Assignment: For the records below, count the lines containing the word "delays" and reply with the number alone.

Data provided:
◇ ◇ ◇
===== config.mk =====
export PLATFORM = sky130hd
export DESIGN_NAME = http_status_line_header_parser
export DESIGN_NICKNAME = d
export VERILOG_FILES = /design/src/rtl/core/hslhp_pkg.sv /design/src/rtl/core/hslhp_parser.sv /design/src/rtl/core/http_status_line_header_parser.sv
export SDC_FILE = /design/constraint.sdc
export NUM_CORES = 1
export LEC_CHECK = 0
export ABC_AREA = 1
export BUFFER_PORTS_ARGS = -buffer_cell sky130_fd_sc_hd__buf_2
export CAP_MARGIN = 25
export CORE_UTILIZATION = 63
export CTS_BUF_LIST = sky130_fd_sc_hd__clkbuf_4
export DETAILED_ROUTE_END_ITERATION = 8
export GPL_TIMING_DRIVEN = 0
export PLACE_DENSITY = 0.89
export SYNTH_ARGS = -nofsm -noshare
export SYNTH_HDL_FRONTEND = slang
export SYNTH_HIERARCHICAL = 1
export SYNTH_SLANG_ARGS = --single-unit

===== constraint.sdc =====
create_clock -name i_clk -period 5.3 [get_ports i_clk]
set_input_delay 1.06 -clock i_clk [delete_from_list [all_inputs] [get_ports i_clk]]
set_output_delay 1.06 -clock i_clk [all_outputs]
set_load 0.01 [all_outputs]
==> config.mk <==
export PLATFORM = sky130hd
export DESIGN_NAME = mras_lane
export DESIGN_NICKNAME = d
export VERILOG_FILES = /design/src/rtl/core/mras_pkg.sv /design/src/rtl/core/mras_lane.sv
export SDC_FILE = /design/constraint.sdc
export NUM_CORES = 2
export LEC_CHECK = 0
export ABC_AREA = 1
export BUFFER_PORTS_ARGS = -buffer_cell sky130_fd_sc_hd__buf_2
export CAP_MARGIN = 20
export CORE_ASPECT_RATIO = 0.7
export CORE_MARGIN = 1
export CORE_UTILIZATION = 55
export DETAILED_ROUTE_END_ITERATION = 8
export PLACE_DENSITY = 0.81
export SLEW_MARGIN = 10
export SYNTH_ARGS = -nofsm -noshare
export SYNTH_HDL_FRONTEND = slang
export SYNTH_SLANG_ARGS = --single-unit
export TNS_END_PERCENT = 100
==> constraint.sdc <==
create_clock -name clk -period 10.87 [get_ports clk]
set_clock_uncertainty 0.2 [all_clocks]
set_input_delay 1.087 -clock clk [delete_from_list [all_inputs] [get_ports clk]]
set_output_delay 1.087 -clock clk [all_outputs]
set_load 0.05 [all_outputs]
### src/cfa_pkg.sv
package cfa_pkg;

    localparam int DEF_MAX_BLOCKS = 16;
    localparam int ADDR_BITS      = 16;
    localparam int OWNER_BITS     = 8;
    localparam int HOLES_BITS     = 5;
    localparam logic [ADDR_BITS-1:0] RESET_TOTAL = 16'd1024;

    typedef enum logic [1:0] {
        ACT_REQUEST,
        ACT_RELEASE,
        ACT_COMPACT,
        ACT_REPORT
    } t_action;

    typedef enum logic [1:0] {
        STRAT_FIRST,
        STRAT_BEST,
        STRAT_WORST,
        STRAT_INVALID
    } t_strategy;

    typedef enum logic [2:0] {
        ST_OK,
        ST_BAD_SIZE,
        ST_DUPLICATE,
        ST_BAD_STRATEGY,
        ST_NO_FIT,
        ST_NOT_FOUND,
        ST_TABLE_FULL
    } t_status;

    typedef struct packed {
        t_action                 action;
        logic [OWNER_BITS-1:0]   process_id;
        logic [ADDR_BITS-1:0]    request_size;
        t_strategy               strategy;
    } t_in_word;

    typedef struct packed {
        t_status                 status;
        logic [ADDR_BITS-1:0]    block_start;
        logic [ADDR_BITS-1:0]    total_allocated;
        logic [ADDR_BITS-1:0]    total_free;
        logic [ADDR_BITS-1:0]    largest_hole;
        logic [HOLES_BITS-1:0]   holes_present;
    } t_out_word;

    typedef enum logic [3:0] {
        OP_NONE,
        OP_CFG,
        OP_LOAD,
        OP_SETST,
        OP_BSCAN,
        OP_HSCAN,
        OP_CARVE,
        OP_RTAKE,
        OP_PSCAN,
        OP_MERGE,
        OP_CPASS,
        OP_CPLACE,
        OP_CFILL,
        OP_LSCAN,
        OP_EMIT
    } t_op;

    typedef enum logic [3:0] {
        S_IDLE,
        S_DISPATCH,
        S_BSCAN,
        S_CHECK,
        S_HSCAN,
        S_HDEC,
        S_CARVE,
        S_RTAKE,
        S_PSCAN,
        S_MERGE,
        S_CPASS,
        S_CDEC,
        S_CPLACE,
        S_CFILL,
        S_LSCAN,
        S_OUT
    } t_state;

    typedef struct packed {
        t_op     op;
        t_status code;
    } t_cmd;

    typedef struct packed {
        t_action action;
        logic    size_zero;
        logic    strat_bad;
        logic    found;
        logic    slot_ok;
        logic    chosen_ok;
        logic    best_ok;
        logic    b_last;
        logic    h_last;
        logic    out_busy;
    } t_dp_stat;

endpackage

### src/cfa_dp.sv
module cfa_dp #(
    parameter int MAX_BLOCKS = cfa_pkg::DEF_MAX_BLOCKS
) (
    input  logic                               i_clk,
    input  logic                               i_rst_n,
    input  cfa_pkg::t_cmd                      i_cmd,
    input  cfa_pkg::t_in_word                  i_in_word,
    input  logic [cfa_pkg::ADDR_BITS-1:0]      i_cfg_data,
    input  logic                               i_out_stall,
    output cfa_pkg::t_dp_stat                  o_stat,
    output logic                               o_out_valid,
    output cfa_pkg::t_out_word                 o_out_word
);

    localparam int HD = MAX_BLOCKS + 1;
    localparam int IW = $clog2(HD);
    localparam int BW = $clog2(MAX_BLOCKS);
    localparam int CW = $clog2(HD + 1);
    localparam int AW = cfa_pkg::ADDR_BITS;
    localparam int OW = cfa_pkg::OWNER_BITS;

    logic [MAX_BLOCKS-1:0]  r_bval;
    logic [OW-1:0]          r_bown  [MAX_BLOCKS];
    logic [AW-1:0]          r_bbase [MAX_BLOCKS];
    logic [AW-1:0]          r_blen  [MAX_BLOCKS];
    logic [AW-1:0]          r_hbase [HD];
    logic [AW-1:0]          r_hlen  [HD];
    logic [CW-1:0]          r_hused;
    logic [AW-1:0]          r_total;
    logic [AW-1:0]          r_alloc;
    logic [IW-1:0]          r_idx;
    cfa_pkg::t_in_word      r_item;
    cfa_pkg::t_status       r_status;
    logic [AW-1:0]          r_start;
    logic                   r_found;
    logic [BW-1:0]          r_fidx;
    logic [AW-1:0]          r_fbase;
    logic [AW-1:0]          r_flen;
    logic                   r_slot_ok;
    logic [BW-1:0]          r_slot;
    logic                   r_chosen_ok;
    logic [IW-1:0]          r_chosen;
    logic [AW-1:0]          r_pick;
    logic [AW-1:0]          r_cbase;
    logic                   r_prev_ok;
    logic [AW-1:0]          r_pbase;
    logic [AW-1:0]          r_plen;
    logic                   r_next_ok;
    logic [AW-1:0]          r_nbase;
    logic [AW-1:0]          r_nlen;
    logic [IW-1:0]          r_pos;
    logic [MAX_BLOCKS-1:0]  r_done;
    logic                   r_best_ok;
    logic [BW-1:0]          r_best;
    logic [AW-1:0]          r_best_base;
    logic [AW-1:0]          r_best_len;
    logic [AW:0]            r_offset;
    logic [AW-1:0]          r_largest;
    logic                   r_ovalid;
    cfa_pkg::t_out_word     r_out;

    logic [BW-1:0] bidx;
    logic          b_last;
    logic          h_last;
    logic          h_in;
    logic          cur_bval;
    logic [OW-1:0] cur_bown;
    logic [AW-1:0] cur_bbase;
    logic [AW-1:0] cur_blen;
    logic [AW-1:0] cur_hbase;
    logic [AW-1:0] cur_hlen;
    logic          owner_hit;
    logic          take_hole;
    logic [AW-1:0] prev_end;
    logic [AW-1:0] grown;
    logic          join_prev;
    logic          join_both;
    logic          join_next;
    logic [IW-1:0] pos_m1;
    logic [AW:0]   total_ext;

    assign bidx      = r_idx[BW-1:0];
    assign b_last    = (r_idx == IW'(MAX_BLOCKS - 1));
    assign h_last    = (r_idx == IW'(HD - 1));
    assign h_in      = (CW'(r_idx) < r_hused);
    assign cur_bval  = r_bval[bidx];
    assign cur_bown  = r_bown[bidx];
    assign cur_bbase = r_bbase[bidx];
    assign cur_blen  = r_blen[bidx];
    assign cur_hbase = r_hbase[r_idx];
    assign cur_hlen  = r_hlen[r_idx];
    assign owner_hit = cur_bval && (cur_bown == r_item.process_id);

    always_comb begin
        take_hole = 1'b0;
        if (h_in && (cur_hlen >= r_item.request_size)) begin
            unique case (r_item.strategy)
                cfa_pkg::STRAT_FIRST: take_hole = !r_chosen_ok;
                cfa_pkg::STRAT_BEST:  take_hole = !r_chosen_ok || (cur_hlen < r_pick);
                cfa_pkg::STRAT_WORST: take_hole = !r_chosen_ok || (cur_hlen > r_pick);
                default:              take_hole = 1'b0;
            endcase
        end
    end

    // Neighbors of the released block, captured during the position scan.
    assign prev_end  = r_pbase + r_plen;
    assign grown     = r_plen + r_flen;
    assign join_prev = r_prev_ok && (prev_end == r_fbase);
    assign join_both = join_prev && r_next_ok && ((r_pbase + grown) == r_nbase);
    assign join_next = !join_prev && r_next_ok && ((r_fbase + r_flen) == r_nbase);
    assign pos_m1    = r_pos - IW'(1);
    assign total_ext = {1'b0, r_total};

    always_ff @(posedge i_clk) begin
        if (!i_rst_n) begin
            r_bval     <= '0;
            r_hused    <= CW'(1);
            r_total    <= cfa_pkg::RESET_TOTAL;
            r_alloc    <= '0;
            r_idx      <= '0;
            r_ovalid   <= 1'b0;
            r_hbase[0] <= '0;
            r_hlen[0]  <= cfa_pkg::RESET_TOTAL;
        end else begin
            if (r_ovalid && !i_out_stall) begin
                r_ovalid <= 1'b0;
            end
            unique case (i_cmd.op)
                cfa_pkg::OP_CFG: begin
                    r_total <= i_cfg_data;
                    r_bval  <= '0;
                    r_alloc <= '0;
                    for (int k = 0; k < HD; k++) begin
                        r_hbase[k] <= '0;
                        r_hlen[k]  <= '0;
                    end
                    if (i_cfg_data != '0) begin
                        r_hlen[0] <= i_cfg_data;
                        r_hused   <= CW'(1);
                    end else begin
                        r_hused   <= '0;
                    end
                end
                cfa_pkg::OP_LOAD: begin
                    r_item      <= i_in_word;
                    r_status    <= cfa_pkg::ST_OK;
                    r_start     <= '0;
                    r_found     <= 1'b0;
                    r_slot_ok   <= 1'b0;
                    r_chosen_ok <= 1'b0;
                    r_best_ok   <= 1'b0;
                    r_largest   <= '0;
                    r_offset    <= '0;
                    r_done      <= '0;
                    r_idx       <= '0;
                end
                cfa_pkg::OP_SETST: begin
                    r_status <= i_cmd.code;
                end
                cfa_pkg::OP_BSCAN: begin
                    if (owner_hit && !r_found) begin
                        r_found <= 1'b1;
                        r_fidx  <= bidx;
                        r_fbase <= cur_bbase;
                        r_flen  <= cur_blen;
                    end
                    if (!cur_bval && !r_slot_ok) begin
                        r_slot_ok <= 1'b1;
                        r_slot    <= bidx;
                    end
                    r_idx <= b_last ? '0 : r_idx + IW'(1);
                end
                cfa_pkg::OP_HSCAN: begin
                    if (take_hole) begin
                        r_chosen_ok <= 1'b1;
                        r_chosen    <= r_idx;
                        r_pick      <= cur_hlen;
                        r_cbase     <= cur_hbase;
                    end
                    r_idx <= h_last ? '0 : r_idx + IW'(1);
                end
                cfa_pkg::OP_CARVE: begin
                    r_bval[r_slot]  <= 1'b1;
                    r_bown[r_slot]  <= r_item.process_id;
                    r_bbase[r_slot] <= r_cbase;
                    r_blen[r_slot]  <= r_item.request_size;
                    r_alloc         <= r_alloc + r_item.request_size;
                    r_start         <= r_cbase;
                    if (r_pick == r_item.request_size) begin
                        // The hole is used up: close the gap in the sorted table.
                        for (int k = 0; k < HD - 1; k++) begin
                            if (IW'(k) >= r_chosen) begin
                                r_hbase[k] <= r_hbase[k+1];
                                r_hlen[k]  <= r_hlen[k+1];
                            end
                        end
                        r_hbase[HD-1] <= '0;
                        r_hlen[HD-1]  <= '0;
                        r_hused       <= r_hused - CW'(1);
                    end else begin
                        r_hbase[r_chosen] <= r_cbase + r_item.request_size;
                        r_hlen[r_chosen]  <= r_pick - r_item.request_size;
                    end
                end
                cfa_pkg::OP_RTAKE: begin
                    r_bval[r_fidx] <= 1'b0;
                    r_alloc        <= r_alloc - r_flen;
                    r_start        <= r_fbase;
                    r_prev_ok      <= 1'b0;
                    r_next_ok      <= 1'b0;
                    r_pos          <= '0;
                end
                cfa_pkg::OP_PSCAN: begin
                    if (h_in) begin
                        if (cur_hbase < r_fbase) begin
                            r_prev_ok <= 1'b1;
                            r_pbase   <= cur_hbase;
                            r_plen    <= cur_hlen;
                            r_pos     <= r_idx + IW'(1);
                        end else if (!r_next_ok) begin
                            r_next_ok <= 1'b1;
                            r_nbase   <= cur_hbase;
                            r_nlen    <= cur_hlen;
                        end
                    end
                    r_idx <= h_last ? '0 : r_idx + IW'(1);
                end
                cfa_pkg::OP_MERGE: begin
                    if (join_both) begin
                        r_hlen[pos_m1] <= grown + r_nlen;
                        for (int k = 0; k < HD - 1; k++) begin
                            if (IW'(k) >= r_pos) begin
                                r_hbase[k] <= r_hbase[k+1];
                                r_hlen[k]  <= r_hlen[k+1];
                            end
                        end
                        r_hbase[HD-1] <= '0;
                        r_hlen[HD-1]  <= '0;
                        r_hused       <= r_hused - CW'(1);
                    end else if (join_prev) begin
                        r_hlen[pos_m1] <= grown;
                    end else if (join_next) begin
                        r_hbase[r_pos] <= r_fbase;
                        r_hlen[r_pos]  <= r_nlen + r_flen;
                    end else begin
                        for (int k = 1; k < HD; k++) begin
                            if (IW'(k) > r_pos) begin
                                r_hbase[k] <= r_hbase[k-1];
                                r_hlen[k]  <= r_hlen[k-1];
                            end
                        end
                        r_hbase[r_pos] <= r_fbase;
                        r_hlen[r_pos]  <= r_flen;
                        r_hused        <= r_hused + CW'(1);
                    end
                end
                cfa_pkg::OP_CPASS: begin
                    if (cur_bval && !r_done[bidx] &&
                        (!r_best_ok || (cur_bbase < r_best_base))) begin
                        r_best_ok   <= 1'b1;
                        r_best      <= bidx;
                        r_best_base <= cur_bbase;
                        r_best_len  <= cur_blen;
                    end
                    r_idx <= b_last ? '0 : r_idx + IW'(1);
                end
                cfa_pkg::OP_CPLACE: begin
                    r_bbase[r_best] <= r_offset[AW-1:0];
                    r_done[r_best]  <= 1'b1;
                    r_offset        <= r_offset + {1'b0, r_best_len};
                    r_best_ok       <= 1'b0;
                end
                cfa_pkg::OP_CFILL: begin
                    for (int k = 0; k < HD; k++) begin
                        r_hbase[k] <= '0;
                        r_hlen[k]  <= '0;
                    end
                    if (total_ext > r_offset) begin
                        r_hbase[0] <= r_offset[AW-1:0];
                        r_hlen[0]  <= AW'(total_ext - r_offset);
                        r_hused    <= CW'(1);
                    end else begin
                        r_hused    <= '0;
                    end
                end
                cfa_pkg::OP_LSCAN: begin
                    if (h_in && (cur_hlen > r_largest)) begin
                        r_largest <= cur_hlen;
                    end
                    r_idx <= h_last ? '0 : r_idx + IW'(1);
                end
                cfa_pkg::OP_EMIT: begin
                    r_out.status          <= r_status;
                    r_out.block_start     <= r_start;
                    r_out.total_allocated <= r_alloc;
                    r_out.total_free      <= r_total - r_alloc;
                    r_out.largest_hole    <= r_largest;
                    r_out.holes_present   <= cfa_pkg::HOLES_BITS'(r_hused);
                    r_ovalid              <= 1'b1;
                end
                default: begin
                end
            endcase
        end
    end

    assign o_stat.action    = r_item.action;
    assign o_stat.size_zero = (r_item.request_size == '0);
    assign o_stat.strat_bad = (r_item.strategy == cfa_pkg::STRAT_INVALID);
    assign o_stat.found     = r_found;
    assign o_stat.slot_ok   = r_slot_ok;
    assign o_stat.chosen_ok = r_chosen_ok;
    assign o_stat.best_ok   = r_best_ok;
    assign o_stat.b_last    = b_last;
    assign o_stat.h_last    = h_last;
    assign o_stat.out_busy  = r_ovalid && i_out_stall;

    assign o_out_valid = r_ovalid;
    assign o_out_word  = r_out;

`ifndef NO_ASSERTIONS
    a_hused_bound: assert property (@(posedge i_clk) disable iff (!i_rst_n)
        r_hused <= CW'(HD))
        else $error("hole count exceeds the table depth");

    a_alloc_fits: assert property (@(posedge i_clk) disable iff (!i_rst_n)
        r_alloc <= r_total)
        else $error("allocated total exceeds managed memory");

    a_emit_loads: assert property (@(posedge i_clk) disable iff (!i_rst_n)
        i_cmd.op == cfa_pkg::OP_EMIT |=> r_ovalid)
        else $error("emitted word not held in the output register");
`endif

endmodule
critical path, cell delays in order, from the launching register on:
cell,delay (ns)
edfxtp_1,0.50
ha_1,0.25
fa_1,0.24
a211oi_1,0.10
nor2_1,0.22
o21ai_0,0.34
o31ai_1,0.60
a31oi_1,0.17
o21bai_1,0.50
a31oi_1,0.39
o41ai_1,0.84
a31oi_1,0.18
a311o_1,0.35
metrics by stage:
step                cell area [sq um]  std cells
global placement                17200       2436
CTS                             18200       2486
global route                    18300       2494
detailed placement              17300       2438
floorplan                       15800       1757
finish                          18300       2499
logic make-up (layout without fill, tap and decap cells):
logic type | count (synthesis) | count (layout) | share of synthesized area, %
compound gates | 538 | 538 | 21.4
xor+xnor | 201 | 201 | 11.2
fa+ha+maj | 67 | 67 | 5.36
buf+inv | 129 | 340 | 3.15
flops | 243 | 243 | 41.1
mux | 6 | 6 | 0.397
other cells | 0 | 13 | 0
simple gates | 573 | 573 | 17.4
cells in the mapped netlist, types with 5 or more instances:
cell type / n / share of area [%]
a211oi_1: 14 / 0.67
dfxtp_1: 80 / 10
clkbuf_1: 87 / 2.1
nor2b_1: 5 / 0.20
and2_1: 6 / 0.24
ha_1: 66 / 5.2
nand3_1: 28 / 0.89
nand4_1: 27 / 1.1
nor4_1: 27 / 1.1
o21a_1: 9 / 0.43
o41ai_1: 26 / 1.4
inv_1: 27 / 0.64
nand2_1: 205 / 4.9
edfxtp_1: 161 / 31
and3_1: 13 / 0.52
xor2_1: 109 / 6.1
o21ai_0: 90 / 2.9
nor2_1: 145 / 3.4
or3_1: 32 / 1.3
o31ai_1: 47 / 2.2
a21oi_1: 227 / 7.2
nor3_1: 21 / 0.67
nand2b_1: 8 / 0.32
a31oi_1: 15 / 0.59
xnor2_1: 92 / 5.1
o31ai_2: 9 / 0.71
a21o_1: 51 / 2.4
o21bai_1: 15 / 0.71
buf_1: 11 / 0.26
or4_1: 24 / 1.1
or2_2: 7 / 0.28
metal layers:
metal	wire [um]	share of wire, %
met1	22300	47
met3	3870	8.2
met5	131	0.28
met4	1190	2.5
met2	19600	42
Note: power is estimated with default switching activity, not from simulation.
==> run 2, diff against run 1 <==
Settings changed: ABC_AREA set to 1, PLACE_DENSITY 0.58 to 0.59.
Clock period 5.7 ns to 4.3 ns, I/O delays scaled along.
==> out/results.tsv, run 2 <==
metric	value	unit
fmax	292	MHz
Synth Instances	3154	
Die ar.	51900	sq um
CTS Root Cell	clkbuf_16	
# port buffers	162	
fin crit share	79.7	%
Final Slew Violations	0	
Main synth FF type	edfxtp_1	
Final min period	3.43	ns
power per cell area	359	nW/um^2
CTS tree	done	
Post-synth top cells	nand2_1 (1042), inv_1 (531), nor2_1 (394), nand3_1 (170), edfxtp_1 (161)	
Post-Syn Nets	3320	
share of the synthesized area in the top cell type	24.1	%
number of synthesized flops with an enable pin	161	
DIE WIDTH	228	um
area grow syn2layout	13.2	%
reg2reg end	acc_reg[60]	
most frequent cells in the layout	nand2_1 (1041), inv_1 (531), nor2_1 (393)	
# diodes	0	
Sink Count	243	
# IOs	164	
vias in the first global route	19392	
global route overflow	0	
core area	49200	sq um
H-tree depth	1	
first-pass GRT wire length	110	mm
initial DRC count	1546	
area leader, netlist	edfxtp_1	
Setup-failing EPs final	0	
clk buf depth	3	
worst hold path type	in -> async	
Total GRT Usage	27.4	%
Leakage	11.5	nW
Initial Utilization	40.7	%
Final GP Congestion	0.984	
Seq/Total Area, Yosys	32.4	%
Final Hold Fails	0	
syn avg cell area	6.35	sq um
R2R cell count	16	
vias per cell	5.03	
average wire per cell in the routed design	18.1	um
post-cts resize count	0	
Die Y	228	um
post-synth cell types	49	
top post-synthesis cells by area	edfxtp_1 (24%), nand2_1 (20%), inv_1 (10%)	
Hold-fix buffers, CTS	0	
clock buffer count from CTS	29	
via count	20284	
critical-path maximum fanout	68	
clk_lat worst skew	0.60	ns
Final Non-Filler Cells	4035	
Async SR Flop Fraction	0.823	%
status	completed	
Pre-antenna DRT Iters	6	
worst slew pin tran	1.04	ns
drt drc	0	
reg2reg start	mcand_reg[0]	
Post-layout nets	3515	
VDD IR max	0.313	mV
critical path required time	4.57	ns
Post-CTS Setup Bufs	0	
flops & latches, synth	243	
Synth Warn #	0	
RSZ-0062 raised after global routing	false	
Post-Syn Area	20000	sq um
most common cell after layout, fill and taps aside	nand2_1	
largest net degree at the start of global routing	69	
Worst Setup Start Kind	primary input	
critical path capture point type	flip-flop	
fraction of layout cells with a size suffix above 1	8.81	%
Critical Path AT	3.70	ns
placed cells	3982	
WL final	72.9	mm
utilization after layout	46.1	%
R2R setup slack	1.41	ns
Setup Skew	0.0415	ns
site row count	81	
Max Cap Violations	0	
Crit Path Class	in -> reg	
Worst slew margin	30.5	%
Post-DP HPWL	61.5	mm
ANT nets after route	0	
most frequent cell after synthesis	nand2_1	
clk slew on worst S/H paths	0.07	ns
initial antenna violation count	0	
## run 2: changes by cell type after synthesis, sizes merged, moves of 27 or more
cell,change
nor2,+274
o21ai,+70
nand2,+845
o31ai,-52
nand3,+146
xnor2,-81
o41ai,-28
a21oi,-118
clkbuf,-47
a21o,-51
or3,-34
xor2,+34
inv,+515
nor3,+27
File: config.mk
export PLATFORM = sky130hd
export DESIGN_NAME = lrc_packet_deframer_flat
export DESIGN_NICKNAME = d
export VERILOG_FILES = /design/src/lrcpd_pkg.sv /design/src/lrcpd_if.sv /design/src/lrcpd_ram.sv /design/src/lrcpd_parse.sv /design/src/lrcpd_readout.sv /design/src/lrc_packet_deframer.sv /design/src/flat_wrapper.sv
export SDC_FILE = /design/constraint.sdc
export NUM_CORES = 1
export LEC_CHECK = 0
export ABC_CLOCK_PERIOD_IN_PS = 3200
export BUFFER_PORTS_ARGS = -buffer_cell sky130_fd_sc_hd__buf_4
export CORE_MARGIN = 2
export CORE_UTILIZATION = 56
export DETAILED_ROUTE_END_ITERATION = 10
export PLACE_DENSITY = 0.75
export SLEW_MARGIN = 40
export SYNTH_ARGS = -nofsm -noshare
export SYNTH_HDL_FRONTEND = slang
export SYNTH_SLANG_ARGS = --single-unit
File: constraint.sdc
create_clock -name clk -period 3.2 [get_ports clk]
set_input_delay 0.48 -clock clk [delete_from_list [all_inputs] [get_ports clk]]
set_output_delay 0.48 -clock clk [all_outputs]
set_load 0.02 [all_outputs]
File: src/lrcpd_pkg.sv
`timescale 1ns / 1ps
package lrcpd_pkg;

  localparam int MAX_PAYLOAD = 58;
  localparam int PAY_ADDR_W  = (MAX_PAYLOAD > 1) ? $clog2(MAX_PAYLOAD) : 1;
  localparam int LEN_W       = 6;
  localparam int BYTE_W      = 8;

  localparam logic [BYTE_W-1:0] CH_START    = 8'h3E;
  localparam logic [BYTE_W-1:0] CH_END      = 8'h3C;
  localparam logic [BYTE_W-1:0] COUNT_MAX   = 8'hFF;
  localparam logic [BYTE_W-1:0] GAP_DEFAULT = 8'd10;

  localparam logic ACT_BYTE = 1'b0;
  localparam logic ACT_TICK = 1'b1;

  typedef enum logic [2:0] {
    PH_HUNT,
    PH_TO,
    PH_FROM,
    PH_LEN,
    PH_DATA,
    PH_LRC,
    PH_FOOT
  } phase_t;

  typedef struct packed {
    logic              start;
    logic [BYTE_W-1:0] to_addr;
    logic [BYTE_W-1:0] from_addr;
    logic [LEN_W-1:0]  length;
  } frame_t;

endpackage

File: src/lrcpd_if.sv
`timescale 1ns / 1ps
interface lrcpd_in_if;
  import lrcpd_pkg::*;

  logic              valid;
  logic              ready;
  logic              action;
  logic [BYTE_W-1:0] rx_byte;

  modport source (output valid, action, rx_byte, input ready);
  modport sink (input valid, action, rx_byte, output ready);
endinterface

interface lrcpd_out_if;
  import lrcpd_pkg::*;

  logic              valid;
  logic              ready;
  logic [BYTE_W-1:0] target_address;
  logic [BYTE_W-1:0] source_address;
  logic [LEN_W-1:0]  payload_length;
  logic [LEN_W-1:0]  payload_index;
  logic [BYTE_W-1:0] payload_byte;
  logic              has_payload;
  logic              last;

  modport source (
    output valid, target_address, source_address, payload_length, payload_index,
           payload_byte, has_payload, last,
    input  ready
  );
  modport sink (
    input  valid, target_address, source_address, payload_length, payload_index,
           payload_byte, has_payload, last,
    output ready
  );
endinterface

File: src/lrcpd_ram.sv
`timescale 1ns / 1ps
module lrcpd_ram #(
  parameter int WIDTH = 8,
  parameter int DEPTH = 58,
  parameter int ADDR_W = (DEPTH > 1) ? $clog2(DEPTH) : 1
) (
  input  logic              clk,
  input  logic              we,
  input  logic [ADDR_W-1:0] waddr,
  input  logic [WIDTH-1:0]  wdata,
  input  logic [ADDR_W-1:0] raddr,
  output logic [WIDTH-1:0]  rdata
);

  logic [WIDTH-1:0] mem [DEPTH];

  always_ff @(posedge clk) begin
    if (we) begin
      mem[waddr] <= wdata;
    end
    rdata <= mem[raddr];
  end

endmodule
◇ ◇ ◇
Completed task: 2